Brian W. Pogue ^1,2* Armin D. Tavakkoli ³ William S. Thomas ¹ P. Jack Hoopes ^2,3 Lesley A. Jarvis ³

• ¹ University of Wisconsin-Madison, Madison, United States
• ² Thayer School of Engineering, Dartmouth College, Hanover, New Hampshire, United States
• ³ Geisel School of Medicine, Dartmouth College, Hanover, New Hampshire, United States

Background: Normal tissue sparing from radiation damage upon ultra-high dose rate irradiation, known as the FLASH effect, has been widely reported in murine skin models, and translation of this type of radiotherapy to humans has already begun, with skin sparing being a primary outcome expected.This paper reviews the status of the field, focusing on proposed mechanisms and skin response assays, outlining what has become known in terms of input parameters that might control the magnitude of the FLASH effect.Results: Murine studies have largely focused on acute damage responses, developing over 3-8 weeks, to single doses of FLASH versus conventional irradiation (CONV), and data suggest that at dose rates above tens of Gray per second, with a total dose more than 20 Gy is where the induction of the FLASH effect occurs. Fractionated delivery appears possible, although fraction sizes of >17 Gy appear needed for sparing efficacy.
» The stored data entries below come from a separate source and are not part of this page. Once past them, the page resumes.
== run A ==
## EQ_Engine
module EQ_Engine(clk, rst_n, lft_lp_out, rght_lp_out, lft_b1_out, rght_b1_out, lft_b2_out, rght_b2_out, lft_b3_out, rght_b3_out, lft_hp_out, rght_hp_out, aud_out_lft, aud_out_rght, POT_LP, POT_B1, POT_B2, POT_B3, POT_HP, VOL_POT);
input clk, rst_n;
input [11:0] POT_LP, POT_B1, POT_B2, POT_B3, POT_HP, VOL_POT;
input signed [15:0] lft_lp_out, rght_lp_out, lft_b1_out, rght_b1_out, lft_b2_out, rght_b2_out, lft_b3_out, rght_b3_out, lft_hp_out, rght_hp_out;
output [15:0] aud_out_lft, aud_out_rght;
logic signed [15:0] scaled_lp_lft, scaled_b1_lft, scaled_b2_lft, scaled_b3_lft, scaled_hp_lft, scaled_lp_rght, scaled_b1_rght, scaled_b2_rght, scaled_b3_rght, scaled_hp_rght;
logic signed [15:0] scaled_lp_lft_ff, scaled_b1_lft_ff, scaled_b2_lft_ff, scaled_b3_lft_ff, scaled_hp_lft_ff, scaled_lp_rght_ff, scaled_b1_rght_ff, scaled_b2_rght_ff, scaled_b3_rght_ff, scaled_hp_rght_ff;
logic signed [15:0] band_scale_sum_lft_ff, band_scale_sum_rght_ff, band_scale_sum_rght, band_scale_sum_lft;
logic signed [28:0] aud_out_mult_lft, aud_out_mult_rght;
band_scale bsleftlp(.POT(POT_LP), .audio(lft_lp_out), .scaled(scaled_lp_lft_ff), .clk(clk), .rst_n(rst_n));
band_scale bsleftb1(.POT(POT_B1), .audio(lft_b1_out), .scaled(scaled_b1_lft_ff), .clk(clk), .rst_n(rst_n));
band_scale bsleftb2(.POT(POT_B2), .audio(lft_b2_out), .scaled(scaled_b2_lft_ff), .clk(clk), .rst_n(rst_n));
band_scale bsleftb3(.POT(POT_B3), .audio(lft_b3_out), .scaled(scaled_b3_lft_ff), .clk(clk), .rst_n(rst_n));
band_scale bslefthp(.POT(POT_HP), .audio(lft_hp_out), .scaled(scaled_hp_lft_ff), .clk(clk), .rst_n(rst_n));
assign band_scale_sum_lft_ff = (scaled_lp_lft + scaled_b1_lft + scaled_b2_lft + scaled_b3_lft + scaled_hp_lft);
  ...
Size: roughly 250 flip-flops.
export LEC_CHECK = 0
export CAP_MARGIN = 20
export CELL_PAD_IN_SITES_DETAIL_PLACEMENT = 2
export CELL_PAD_IN_SITES_GLOBAL_PLACEMENT = 3
export CORE_ASPECT_RATIO = 0.96
export CORE_MARGIN = 10
export CORE_UTILIZATION = 54
export CTS_CLUSTER_DIAMETER = 73
export CTS_CLUSTER_SIZE = 48
export GPL_ROUTABILITY_DRIVEN = 0
export GPL_TIMING_DRIVEN = 1
export HOLD_SLACK_MARGIN = 0.23
export MIN_ROUTING_LAYER = met2
export PLACE_DENSITY_LB_ADDON = 0.02
export SLEW_MARGIN = 20
export TNS_END_PERCENT = 30
create_clock -name core_clock -period 6.94 [get_ports {clk}]
run.sh (not shown) runs the stock make flow with config.mk's settings and CLKGATE_MAP_FILE=.
In the summary table, run A is marked failed, with error FLW-0024 raised in global placement without I/O.
The inputs of run B differ from those of run A as listed below.
# run A
export LEC_CHECK = 0
export CAP_MARGIN = 20
export CELL_PAD_IN_SITES_DETAIL_PLACEMENT = 2
export CELL_PAD_IN_SITES_GLOBAL_PLACEMENT = 3
export CORE_ASPECT_RATIO = 0.96
export CORE_MARGIN = 10
export CORE_UTILIZATION = 54
export CTS_CLUSTER_DIAMETER = 73
export CTS_CLUSTER_SIZE = 48
export GPL_ROUTABILITY_DRIVEN = 0
export GPL_TIMING_DRIVEN = 1
export HOLD_SLACK_MARGIN = 0.23
export MIN_ROUTING_LAYER = met2
export PLACE_DENSITY_LB_ADDON = 0.02
export SLEW_MARGIN = 20
export TNS_END_PERCENT = 30
create_clock -name core_clock -period 6.94 [get_ports {clk}]
# run B
export LEC_CHECK = 0
export CAP_MARGIN = 20
export CORE_MARGIN = 2
export CORE_UTILIZATION = 45
export PLACE_DENSITY = 0.6
export SLEW_MARGIN = 20
create_clock -name core_clock -period 11.7 [get_ports {clk}]
Results
Run B has completed all stages; timing, DRC and antenna checks passed. Between run B and run A, the difference in mean post-synth cell area is negligible. Across both runs, number of rows created at floorplan was higher for run B than for run A. Floorplan net count came out exactly the same in run B and run A. As far as flip-flop and latch count after synthesis goes, run A and run B are indistinguishable; the numbers are identical. Run A -> run B: synthesized instance count delta 0, exact match. Run B vs. run A: area of the core region increased about 20%, core utilization before placement went down. Floorplan die width up about 3.7% in run B wrt run A. Between run B and run A, die area is higher for run B, run A comes in under that. Run B ended with more vertical extent of the die than run A.
> inputs changed (run B -> run C)
# run B
export LEC_CHECK = 0
export CAP_MARGIN = 20
export CORE_MARGIN = 2
export CORE_UTILIZATION = 45
export PLACE_DENSITY = 0.6
export SLEW_MARGIN = 20
create_clock -name core_clock -period 11.7 [get_ports {clk}]
# run C
export LEC_CHECK = 0
export CAP_MARGIN = 10
export CORE_MARGIN = 2
export CORE_UTILIZATION = 72
export CTS_CLUSTER_SIZE = 21
export SETUP_SLACK_MARGIN = 0.86
export SLEW_MARGIN = 20
create_clock -name core_clock -period 6.51 [get_ports {clk}]
## What came out
- Any difference in register clock-pin slew on the reported worst setup and hold paths between run C and run B is small enough to ignore.
- | run C | all stages done | FAIL | setup timing |
- Cell area after layout, run C vs run B: up by more than 10%
- Run C vs. run B: worst hold path stage count went down by 1.
- Compared run B against run C; count of multi-input combinational gates within noise.
- Total die area improves in run C relative to run B.
- Tightest hold margin delta for run C relative to run B: 0.099 ns lower
- Run B → run C: slack of the critical path lower, final weighted congestion of routability-driven global placement moved up.
[inputs] run D vs run C
# run C
export LEC_CHECK = 0
export CAP_MARGIN = 10
export CORE_MARGIN = 2
export CORE_UTILIZATION = 72
export CTS_CLUSTER_SIZE = 21
export SETUP_SLACK_MARGIN = 0.86
export SLEW_MARGIN = 20
create_clock -name core_clock -period 6.51 [get_ports {clk}]
# run D
export LEC_CHECK = 0
export CAP_MARGIN = 20
export CELL_PAD_IN_SITES_GLOBAL_PLACEMENT = 2
export CORE_MARGIN = 2
export CORE_UTILIZATION = 31
export CTS_CLUSTER_DIAMETER = 39
export CTS_CLUSTER_SIZE = 81
export GPL_ROUTABILITY_DRIVEN = 0
export MAX_ROUTING_LAYER = met4
export PLACE_DENSITY_LB_ADDON = 0.12
export SLEW_MARGIN = 20
export TNS_END_PERCENT = 20
create_clock -name core_clock -period 8.93 [get_ports {clk}]
==> comparison <==
Run D finished every stage; the final checks, however, were not passed, the failures being setup timing. Diff run C -> run D | wire length of the first global-routing pass | increase of 17000 um. In the reports for run D and run C, the smaller worst hold slack belongs to run C. Setup TNS, run D and run C, lower one = run C. Via count went down by more than 10% going from run C to run D.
The interplay between dose rate and total dose per fraction remains to be fully elucidated. Oxygen is a modulator of the efficacy, with both hypoxia and hyperoxia diminishing the FLASH effect. Measurements of transient changes in oxygen are possible and may be a marker of treatment efficacy.Taken together, the murine skin data provide important information for translational work, despite the associated limitations. Studies of later-term sparing effects as well as work on pig skin are needed to take the next step in assessing translational FLASH efficacy. Control of biological factors such as tissue oxygenation may be needed to understand and control the response.